A Reuters survey of 13 major utilities revealed that nearly half have received inquiries for electricity volumes that surpass their entire current peak demand or generation capacity, illustrating the colossal scale of demand looming from AI data infrastructure.

Utilities are now wrestling with how to respond to these requests without destabilizing the grid or overinvesting, which could lead to higher consumer costs. Many utilities have already announced billions of dollars in new capital spending, with some doubling their five-year plans.

However, estimating actual demand is complicated. Tech companies often seek bids from multiple utilities for the same project across regions, inflating projections. For instance, Oncor Electric, a Texas utility under Sempra, reported 119 gigawatts of new connection requests — nearly four times its current peak load.

PPL Corporation has received over 50 GW in data center requests, including 9 GW in advanced development, compared to its 7.2 GW generation capacity.

Evergy, serving Kansas and Missouri, saw demand nearly double to 11 GW, just above its expected system peak for 2025.

To avoid misjudging demand, companies like Oncor and PPL only allocate spending once agreements and financial guarantees are secured.

States are beginning to intervene, with Pennsylvania considering a centralized “clearinghouse” to monitor data center power requests. Industry insiders warn of risks on both sides — underbuilding could trigger blackouts, while overbuilding could saddle consumers with costs, especially if tech firms cancel plans due to rising costs, inflation, or shifting priorities.

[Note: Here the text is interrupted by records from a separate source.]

==> src/rtl/sm_addsub_pipe.sv <==
// Two-stage pipelined sign-magnitude adder/subtractor with overflow flag,
// zero normalisation, valid/ready flow control and a saturating overflow counter.
module sm_addsub_pipe
  import sm_arith_pkg::*;
#(
  parameter int WIDTH = 32,
  parameter int CNT_W = 16
) (
  input  logic             clk,
  input  logic             rst,
  input  logic             in_valid,
  output logic             in_ready,
  input  logic [WIDTH-1:0] in_a,
  input  logic [WIDTH-1:0] in_b,
  input  logic             in_op,
  output logic             out_valid,
  input  logic             out_ready,
  output logic [WIDTH-1:0] out_res,
  output logic             out_ovf,
  output logic [CNT_W-1:0] ovf_count,
  input  logic             clr_count
);

  localparam int MAG_W = WIDTH - 1;

  function automatic logic [CNT_W-1:0] sat_inc(input logic [CNT_W-1:0] c);
    return (&c) ? c : c + CNT_W'(1);
  endfunction

  // A zero magnitude without overflow always carries a positive sign.
  function automatic logic norm_sign(input logic s, input logic ovf, input logic [MAG_W-1:0] m);
    return (!ovf && (m == '0)) ? 1'b0 : s;
  endfunction

  logic                    adv;
  logic [SM_MAX_W-1:0]     a_ext, b_ext;
  logic                    sign_a_in, sbe_in;
  logic [MAG_W-1:0]        mag_a_in, mag_b_in;

  logic                    vld_p1, vld_p2;
  logic                    sign_a_p1, sbe_p1, eff_add_p1, a_ge_b_p1;
  logic [MAG_W-1:0]        mag_a_p1, mag_b_p1;

  logic [MAG_W-1:0]        mag_r;
  logic                    carry_r;
  logic                    sign_r;

  assign adv       = !vld_p2 || out_ready;
  assign in_ready  = adv;
  assign out_valid = vld_p2;

  assign a_ext     = SM_MAX_W'(in_a);
  assign b_ext     = SM_MAX_W'(in_b);
  assign sign_a_in = sm_sign(a_ext, WIDTH);
  assign sbe_in    = sm_sign(b_ext, WIDTH) ^ (in_op == OP_SUB);
  assign mag_a_in  = MAG_W'(sm_mag(a_ext, WIDTH));
  assign mag_b_in  = MAG_W'(sm_mag(b_ext, WIDTH));

  // ---- stage 1: operand prep ----
  // Stage-1 valid; cleared by reset so in-flight beats are dropped.
  always_ff @(posedge clk) begin
    if (rst)      vld_p1 <= 1'b0;
    else if (adv) vld_p1 <= in_valid;
  end

  // Stage-1 operand fields, effective sign and magnitude ordering.
  always_ff @(posedge clk) begin
    if (adv) begin
      sign_a_p1  <= sign_a_in;
      sbe_p1     <= sbe_in;
      eff_add_p1 <= (sign_a_in == sbe_in);
      a_ge_b_p1  <= (mag_a_in >= mag_b_in);
      mag_a_p1   <= mag_a_in;
      mag_b_p1   <= mag_b_in;
    end
  end

  // ---- stage 2: magnitude arithmetic, registered to outputs ----
  sm_mag_addsub #(.MAG_W(MAG_W)) u_mag (
    .a     (mag_a_p1),
    .b     (mag_b_p1),
    .sub   (!eff_add_p1),
    .swap  (!a_ge_b_p1),
    .mag   (mag_r),
    .carry (carry_r)
  );

  assign sign_r = (eff_add_p1 || a_ge_b_p1) ? sign_a_p1 : sbe_p1;

  // Output register: result, overflow flag and valid advance together.
  always_ff @(posedge clk) begin
    if (rst) begin
      vld_p2  <= 1'b0;
      out_res <= '0;
      out_ovf <= 1'b0;
    end else if (adv) begin
      vld_p2  <= vld_p1;
      out_res <= {norm_sign(sign_r, carry_r, mag_r), mag_r};
      out_ovf <= carry_r;
    end
  end

  // Overflow event counter: clear wins over increment, increment saturates.
  always_ff @(posedge clk) begin
    if (rst || clr_count)                     ovf_count <= '0;
    else if (vld_p2 && out_ready && out_ovf)  ovf_count <= sat_inc(ovf_count);
  end

endmodule
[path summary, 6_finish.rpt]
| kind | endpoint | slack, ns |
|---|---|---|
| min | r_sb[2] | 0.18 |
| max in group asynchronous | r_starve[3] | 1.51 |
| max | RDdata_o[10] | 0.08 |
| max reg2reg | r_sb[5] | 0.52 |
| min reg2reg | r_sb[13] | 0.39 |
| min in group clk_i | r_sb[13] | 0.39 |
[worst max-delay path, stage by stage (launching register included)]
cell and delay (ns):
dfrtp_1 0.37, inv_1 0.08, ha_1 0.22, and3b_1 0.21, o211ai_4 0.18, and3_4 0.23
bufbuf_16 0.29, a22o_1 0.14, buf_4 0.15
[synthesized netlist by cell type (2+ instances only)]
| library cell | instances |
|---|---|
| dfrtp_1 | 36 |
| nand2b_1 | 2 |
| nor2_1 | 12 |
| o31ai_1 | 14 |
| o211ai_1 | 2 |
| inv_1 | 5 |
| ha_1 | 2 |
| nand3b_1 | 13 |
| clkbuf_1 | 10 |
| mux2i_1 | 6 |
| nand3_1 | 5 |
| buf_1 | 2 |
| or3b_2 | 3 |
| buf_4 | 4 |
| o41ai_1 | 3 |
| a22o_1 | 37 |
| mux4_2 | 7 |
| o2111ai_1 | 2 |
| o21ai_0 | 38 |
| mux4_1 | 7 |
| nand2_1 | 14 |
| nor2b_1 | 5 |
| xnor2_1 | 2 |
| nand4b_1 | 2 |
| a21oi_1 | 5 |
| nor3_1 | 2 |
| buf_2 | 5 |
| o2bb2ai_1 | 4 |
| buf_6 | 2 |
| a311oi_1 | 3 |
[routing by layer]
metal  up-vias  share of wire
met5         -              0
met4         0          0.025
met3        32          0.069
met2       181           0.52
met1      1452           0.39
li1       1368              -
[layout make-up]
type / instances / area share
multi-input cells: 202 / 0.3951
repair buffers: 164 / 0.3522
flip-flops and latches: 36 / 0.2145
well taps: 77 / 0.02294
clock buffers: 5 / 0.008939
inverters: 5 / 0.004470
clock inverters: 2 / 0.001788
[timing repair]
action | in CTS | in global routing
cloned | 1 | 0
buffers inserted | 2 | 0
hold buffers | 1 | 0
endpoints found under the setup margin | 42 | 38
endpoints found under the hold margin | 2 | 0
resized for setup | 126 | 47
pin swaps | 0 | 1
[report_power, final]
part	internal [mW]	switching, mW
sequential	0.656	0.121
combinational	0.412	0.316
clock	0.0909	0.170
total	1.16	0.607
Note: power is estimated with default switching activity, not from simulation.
--- src/rtl/hdmi_axi_addr_gen.sv ---
// Frame-buffer read address generator: walks a frame line by line and issues
// burst read requests (byte address + pixel count), paced by line starts.
module hdmi_axi_addr_gen #(
  parameter int H_PIXELS        = 1280,
  parameter int V_LINES         = 720,
  parameter int BURST_WORDS     = 64,
  parameter int BYTES_PER_PIXEL = 4,
  parameter int ADDR_W          = 32
) (
  input  logic              clk_vga,
  input  logic              rst_n,
  input  logic              prefetch_line,
  input  logic [1:0]        pixelena_edge,
  input  logic [ADDR_W-1:0] frame_base,
  input  logic [ADDR_W-1:0] line_stride,
  input  logic              busy,
  output logic              kick,
  output logic [ADDR_W-1:0] read_addr,
  output logic [8:0]        read_num,
  output logic              frame_done,
  output logic              line_overrun
);
  // state     | meaning
  // IDLE      | no frame active, waiting for prefetch_line
  // WAIT      | next request is prepared once busy drops
  // ISSUE     | kick high, request held until busy=1 accepts it
  // LINE_DONE | line fully issued, waiting for a line start (2'b01)
  typedef enum logic [1:0] {IDLE, WAIT, ISSUE, LINE_DONE} state_t;

  state_t            state_q;
  logic [11:0]       x_cnt_q;
  logic [11:0]       y_cnt_q;
  logic [ADDR_W-1:0] line_base_q;
  logic [ADDR_W-1:0] stride_q;
  logic [ADDR_W-1:0] addr_q;
  logic [8:0]        num_q;
  logic              kick_q;
  logic              frame_done_q;
  logic              overrun_q;

  logic [12:0]       remain;
  logic [ADDR_W-1:0] addr_d;
  logic [8:0]        num_d;
  logic [12:0]       x_end;
  logic [12:0]       y_next;
  logic              line_start;

  always_comb begin
    remain     = 13'(H_PIXELS) - {1'b0, x_cnt_q};
    num_d      = (remain > 13'(BURST_WORDS)) ? 9'(BURST_WORDS) : remain[8:0];
    addr_d     = line_base_q + ADDR_W'(x_cnt_q) * ADDR_W'(BYTES_PER_PIXEL);
    x_end      = {1'b0, x_cnt_q} + {4'b0000, num_q};
    y_next     = {1'b0, y_cnt_q} + 13'd1;
    line_start = (pixelena_edge == 2'b01);
  end

  always_ff @(posedge clk_vga or negedge rst_n) begin
    if (!rst_n) begin
      state_q      <= IDLE;
      x_cnt_q      <= '0;
      y_cnt_q      <= '0;
      line_base_q  <= '0;
      stride_q     <= '0;
      addr_q       <= '0;
      num_q        <= '0;
      kick_q       <= 1'b0;
      frame_done_q <= 1'b0;
      overrun_q    <= 1'b0;
    end else begin
      frame_done_q <= 1'b0;
      case (state_q)
        IDLE: begin
          if (prefetch_line) begin
            line_base_q <= frame_base;
            stride_q    <= line_stride;
            x_cnt_q     <= '0;
            y_cnt_q     <= '0;
            overrun_q   <= 1'b0;
            state_q     <= WAIT;
          end
        end
        WAIT: begin
          if (line_start) overrun_q <= 1'b1;
          if (!busy) begin
            addr_q  <= addr_d;
            num_q   <= num_d;
            kick_q  <= 1'b1;
            state_q <= ISSUE;
          end
        end
        ISSUE: begin
          // a line start here is only flagged; the request in flight is untouched
          if (line_start) overrun_q <= 1'b1;
          if (busy) begin
            kick_q <= 1'b0;
            if (x_end == 13'(H_PIXELS)) begin
              x_cnt_q     <= '0;
              y_cnt_q     <= y_next[11:0];
              line_base_q <= line_base_q + stride_q;
              if (y_next == 13'(V_LINES)) begin
                state_q      <= IDLE;
                frame_done_q <= 1'b1;
              end else begin
                state_q <= LINE_DONE;
              end
            end else begin
              x_cnt_q <= x_end[11:0];
              state_q <= WAIT;
            end
          end
        end
        LINE_DONE: begin
          if (line_start) state_q <= WAIT;
        end
        default: state_q <= IDLE;
      endcase
    end
  end

  assign kick         = kick_q;
  assign read_addr    = addr_q;
  assign read_num     = num_q;
  assign frame_done   = frame_done_q;
  assign line_overrun = overrun_q;

endmodule

--- config.mk ---
export PLATFORM = sky130hd
export DESIGN_NAME = hdmi_axi_addr_gen
export DESIGN_NICKNAME = d
export VERILOG_FILES = /design/src/rtl/hdmi_axi_addr_gen.sv
export SDC_FILE = /design/constraint.sdc
export NUM_CORES = 1
export LEC_CHECK = 0
export CAP_MARGIN = 10
export CELL_PAD_IN_SITES_DETAIL_PLACEMENT = 1
export CELL_PAD_IN_SITES_GLOBAL_PLACEMENT = 1
export CORE_UTILIZATION = 53
export CTS_CLUSTER_SIZE = 28
export DETAILED_ROUTE_END_ITERATION = 16
export DONT_BUFFER_PORTS = 1
export GPL_ROUTABILITY_DRIVEN = 0
export GPL_TIMING_DRIVEN = 0
export PLACE_DENSITY_LB_ADDON = 0.3
export SLEW_MARGIN = 20
export SYNTH_ARGS = -nofsm -noshare
export SYNTH_HDL_FRONTEND = slang
export SYNTH_SLANG_ARGS = --single-unit
--- constraint.sdc ---
create_clock -name clk_vga -period 5.5 [get_ports clk_vga]
set_clock_uncertainty 0.05 [all_clocks]
set_input_delay 0.55 -clock clk_vga [delete_from_list [all_inputs] [get_ports clk_vga]]
set_output_delay 0.55 -clock clk_vga [all_outputs]
set_load 0.05 [all_outputs]
==> impl_metrics.py <==
metrics = {
    "status": {
        "status": "finished with violations",
        "violations": "negative hold slack",
    },
    "synth": {
        "synth-async-reset-ratio_pct": 100,
        "syn_inst": 936,
        "syn_avg_cell_area_um2": 9.29,
        "yosysWarningCount": 0,
        "syn-cell-area_mm2": 0.00870,
        "ys_seq_area_share_pct": 38.6,
        "synth_edf_count": 0,
        "synth_ff_type": "dfrtp_1",
        "ys_types": 66,
        "ys_ff_latch": 134,
        "syn-num-nets": 1068,
    },
    "drt": {
        "drtIter0Drc": 321,
        "route.antenna.remaining_nets": 0,
        "routed_wl_mm": 25.8,
        "routedWlPerCell_um": 21.7,
        "num_vias": 7412,
        "viasPerCell": 6.24,
        "first_pass_iters": 7,
        "drc": 0,
    },
    "floorplanning": {
        "io_pins": 114,
        "dieWidth_um": 130,
        "dieHeight_um": 130,
        "fp-row-count": 46,
        "core_area_mm2": 0.0159,
        "start_util_pct": 54.6,
        "dieArea_mm2": 0.0169,
    },
    "global_routing": {
        "antenna_found_initial": 2,
        "grt_usage_pct": 32.3,
        "grt_max_degree": 135,
        "grt_overflow": 0,
        "grt_pass1_vias": 7883,
        "grt_first_pass_wirelength_mm": 41.2,
    },
    "clocking": {
        "htree_levels": 4,
        "cts_root_buffer": "clkbuf_16",
        "clock_sinks": 134,
        "clkLatencyLatePin_ps": 420,
        "cts_buffers": 17,
        "cts_buffer_depth": 2,
        "post_cts_resized": 0,
        "path_clk_slew_ps": 60,
        "cts_tree": "done",
    },
    "finish": {
        "synthToLayoutAreaGrowth_pct": 10.6,
        "final_common_cell": "dfrtp_1",
        "final_nets": 1088,
        "mostFrequentLayoutCells": "dfrtp_1 (134), nand2_1 (97), o21ai_0 (90)",
        "drive_above_1_share_pct": 9.29,
        "utilization_pct": 60.4,
        "fillers": 1856,
    },
    "timing": {
        "fmax_mhz": 239,
        "slew_headroom_pct": 24.0,
        "rsz0062_at_grt": "false",
        "hold_violations": 6,
        "finalCriticalPeriod_ps": 4190,
        "worstMarginPinSlew_ps": 1140,
        "period_share_pct": 76.1,
        "maxSlewViolCount": 0,
        "tns_ps": 0,
        "holdWs_ps": -17.4,
        "setup_viol": 0,
    },
    "critical_path": {
        "critPathSlowestCell": "a2111oi_0",
        "worst_ep_arrival_time_ps": 4410,
        "startpoint_type": "flop",
        "rrSetupSlack_ps": 1310,
        "crit_chain": "ha_1 -> fa_1 -> a21oi_1 -> o21ai_0 -> a2111oi_0 -> o31ai_1 -> and2_1 -> nand4_1 -> a21o_1 -> clkbuf_1 -> o21ai_0",
        "crit_fanout": 10,
        "cpPeakStageDelay_ps": 610,
        "startpoint": "read_num[0]",
        "endpoint_kind": "flop",
        "path_common_cell": "o21ai_0",
        "worstPathRequired_ps": 5720,
        "reg2reg_from": "read_num[0]",
        "crit_type": "reg -> reg",
    },
    "job": {
        "timing.max_cap.violations": 0,
    },
    "power_and_ir_drop": {
        "peakVddDrop_mv": 0.418,
        "p_leak_uw": 0.00417,
        "cellPowerDensity_mw_per_mm2": 703,
    },
    "placement": {
        "place_hpwl_mm": 18.7,
        "portBuffers": 0,
    },
    "min_path": {
        "holdCritPathClass": "in -> async",
    },
}
worst max-delay path, delay by kind of cell, from the launching register on:
family | cells | cell delay (ps)
AO/OA/AOI/OAI | 6 | 1690
buffers and inverters | 1 | 560
AND/OR/NAND/NOR | 2 | 390
adder cells (fa/ha/maj) | 2 | 780
flip-flops | 1 | 570
<file path="config.mk">
export PLATFORM = sky130hd
export DESIGN_NAME = imem_loader_flat
export DESIGN_NICKNAME = d
export VERILOG_FILES = /design/src/rtl/imem_loader_if.sv /design/src/rtl/imem_loader.sv /design/src/flat_wrapper.sv
export SDC_FILE = /design/constraint.sdc
export NUM_CORES = 1
export LEC_CHECK = 0
export CORE_UTILIZATION = 30
export CTS_CLUSTER_SIZE = 24
export DETAILED_ROUTE_END_ITERATION = 6
export PLACE_DENSITY_LB_ADDON = 0.12
export SLEW_MARGIN = 10
export SYNTH_ARGS = -nofsm -noshare
export SYNTH_HDL_FRONTEND = slang
export SYNTH_SLANG_ARGS = --single-unit
</file>
<file path="constraint.sdc">
create_clock -name clk -period 5.75 [get_ports clk]
set_clock_uncertainty 0.2 [all_clocks]
set_input_delay 0.575 -clock clk [delete_from_list [all_inputs] [get_ports clk]]
set_output_delay 0.575 -clock clk [all_outputs]
set_load 0.05 [all_outputs]
</file>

The cost to build a megawatt of capacity has surged to nearly $12 million as of 2024, and tariffs on materials like steel may drive it even higher.

Meanwhile, the power needs of future AI models may decline. Emerging technologies, such as DeepSeek, claim to use fewer chips and less compute power, which could significantly reduce electricity and cooling requirements.

Reflecting this, Microsoft reportedly pulled back from projects totaling 2 GW of planned electricity use across the U.S. and Europe in the last six months.

These developments highlight the uncertainty utilities face as they try to balance massive demand forecasts with the volatile, evolving landscape of AI-driven data center expansion.